Kimmo Berg

Roima Intelligence

Repeated Games

 

The players' behavior changes when they play the same game for multiple periods. Take for example a game called Prisoner's Dilemma (Flood, Dresher and Tucker in 1950s, the payoffs are originally from Aumann 1981):

  Cooperate    Defect    
Cooperate        3,3       0,4
Defect        4,0       1,1

When the game is played once, the solution (Nash equilibrium 1950) is (Defect,Defect) and both players get payoff 1. But when the game is repeated, it is possible to sustain a better outcome (Cooperate,Cooperate) where they both get payoff 3. How can the players sustain this solution when they both have short-term incentives to deviate to Defect with payoff 4 and what other solutions are there?

The equilibrium behavior and the fact that the players do not deviate from the equilibrium are based on threats what will happen if they deviate. In subgame-perfect equilibrium (Selten 1965) the threats need to be credible, i.e., the players cannot threaten with something that they are not willing to do when it is time to actually punish for the deviation. In Prisoner's dilemma, the optimal punishment is to play Defect and the other player can only guarantee payoff 1 by playing Defect as well. When the game is played many times, the player may then think whether it is better to deviate and get the payoff sequence (4,1,1,1,1...) or stick with the cooperation and get (3,3,3,...). Which one is better depends on the players preferences.

But playing cooperation all the time is not the only outcome when the players are patient enough. Folk theorem (Friedman 1971) tells that any solution that gives strictly higher payoff than the punishment value to all players is a solution to the game, which means that there is a huge number of solutions (see the green area in left pic below). In discounted games where the players enjoy today's payoffs more than the future payoffs, this was proven in infinitely repteated games by Fudenberg and Maskin (1986).

But what if the player are not arbitrarily patient but value current payoffs dramatically more than the payoffs long in the future? The patience can be described by a discount factor d and the players use geometric discounting to evaluate the sequence of payoffs (4,1,1,1...) as 4+d*1+d^2*1+d^3*1+... When d is close enough to 1, the players prefer sequence (3,3,3,...) but when d is close to zero (which corresponds to playing the game only once) the only solution is to defect. In Berg and Kitti "Equilibrium Paths in Discounted Supergames" we describe how all pure-strategy solutions (including both paths and payoffs) can be found when the players' discount factors are given. The figure below illustrates the possible payoffs for two different discount factors: d=0.5 and d=0.58. We can see that the number of solutions increase when the players become more patient.

 

In Berg and Schoenmakers "Construction of randomized subgame-perfect equilibria in repeated games" we extend the model to randomized strategies where the players can only observe the realized pure actions (not the probabilities that the other players are using). We extend the Abreu-Pierce-Stacchetti (1986,1990) fixed-point characterization and observe that some payoffs can be obtained already with very low discount factor values and it is very difficult to find all solutions. We also show some results for the Prisoner's Dilemma, see the green and red areas in right pic above for d=1/3.

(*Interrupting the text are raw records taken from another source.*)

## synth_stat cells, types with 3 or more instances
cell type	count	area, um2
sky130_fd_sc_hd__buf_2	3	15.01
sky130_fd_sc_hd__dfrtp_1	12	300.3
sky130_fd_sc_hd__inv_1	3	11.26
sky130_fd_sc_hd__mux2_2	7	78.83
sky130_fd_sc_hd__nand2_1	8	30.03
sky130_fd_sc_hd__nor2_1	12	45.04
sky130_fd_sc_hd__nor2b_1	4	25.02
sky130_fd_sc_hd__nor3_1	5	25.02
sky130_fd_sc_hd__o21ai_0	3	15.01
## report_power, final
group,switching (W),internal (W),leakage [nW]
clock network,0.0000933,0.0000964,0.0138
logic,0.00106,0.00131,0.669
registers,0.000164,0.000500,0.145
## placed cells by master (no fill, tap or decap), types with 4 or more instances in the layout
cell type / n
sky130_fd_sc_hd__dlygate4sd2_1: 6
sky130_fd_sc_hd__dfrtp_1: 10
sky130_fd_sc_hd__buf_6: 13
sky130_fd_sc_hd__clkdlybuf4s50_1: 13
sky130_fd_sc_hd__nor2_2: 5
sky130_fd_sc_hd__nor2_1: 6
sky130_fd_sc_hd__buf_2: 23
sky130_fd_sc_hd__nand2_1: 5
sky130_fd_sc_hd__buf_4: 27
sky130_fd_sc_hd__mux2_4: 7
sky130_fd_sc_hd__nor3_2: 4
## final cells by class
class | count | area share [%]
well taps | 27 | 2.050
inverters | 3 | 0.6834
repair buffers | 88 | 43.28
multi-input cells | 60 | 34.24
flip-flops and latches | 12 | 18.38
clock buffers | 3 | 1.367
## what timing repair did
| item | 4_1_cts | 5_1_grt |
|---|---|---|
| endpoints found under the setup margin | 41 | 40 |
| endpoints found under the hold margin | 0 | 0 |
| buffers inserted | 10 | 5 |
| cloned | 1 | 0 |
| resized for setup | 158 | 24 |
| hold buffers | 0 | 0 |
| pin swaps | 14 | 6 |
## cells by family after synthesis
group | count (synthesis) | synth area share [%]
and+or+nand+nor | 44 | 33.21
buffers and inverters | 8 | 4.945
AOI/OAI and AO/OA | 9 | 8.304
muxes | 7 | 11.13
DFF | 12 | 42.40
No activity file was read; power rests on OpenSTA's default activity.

The algorithm for computing pure-strategy subgame-perfect solutions is described in Berg and Kitti (2013) and in Berg and Kitti (2014) we classify the solution sets as fractals called self-affine sets. It is possible to evaluate how dense the solution set is by estimating the eigenvalue of the graph that generates all the equilibrium paths or by estimating the Hausdorff dimension of the payoff set. These measures make it possible to compare the solution sets between games and analyze how the sets enlarge when the players become more patient. We have also found a game called Sierpinski game, whose solution set is the famous Sierpisnki triangle given below.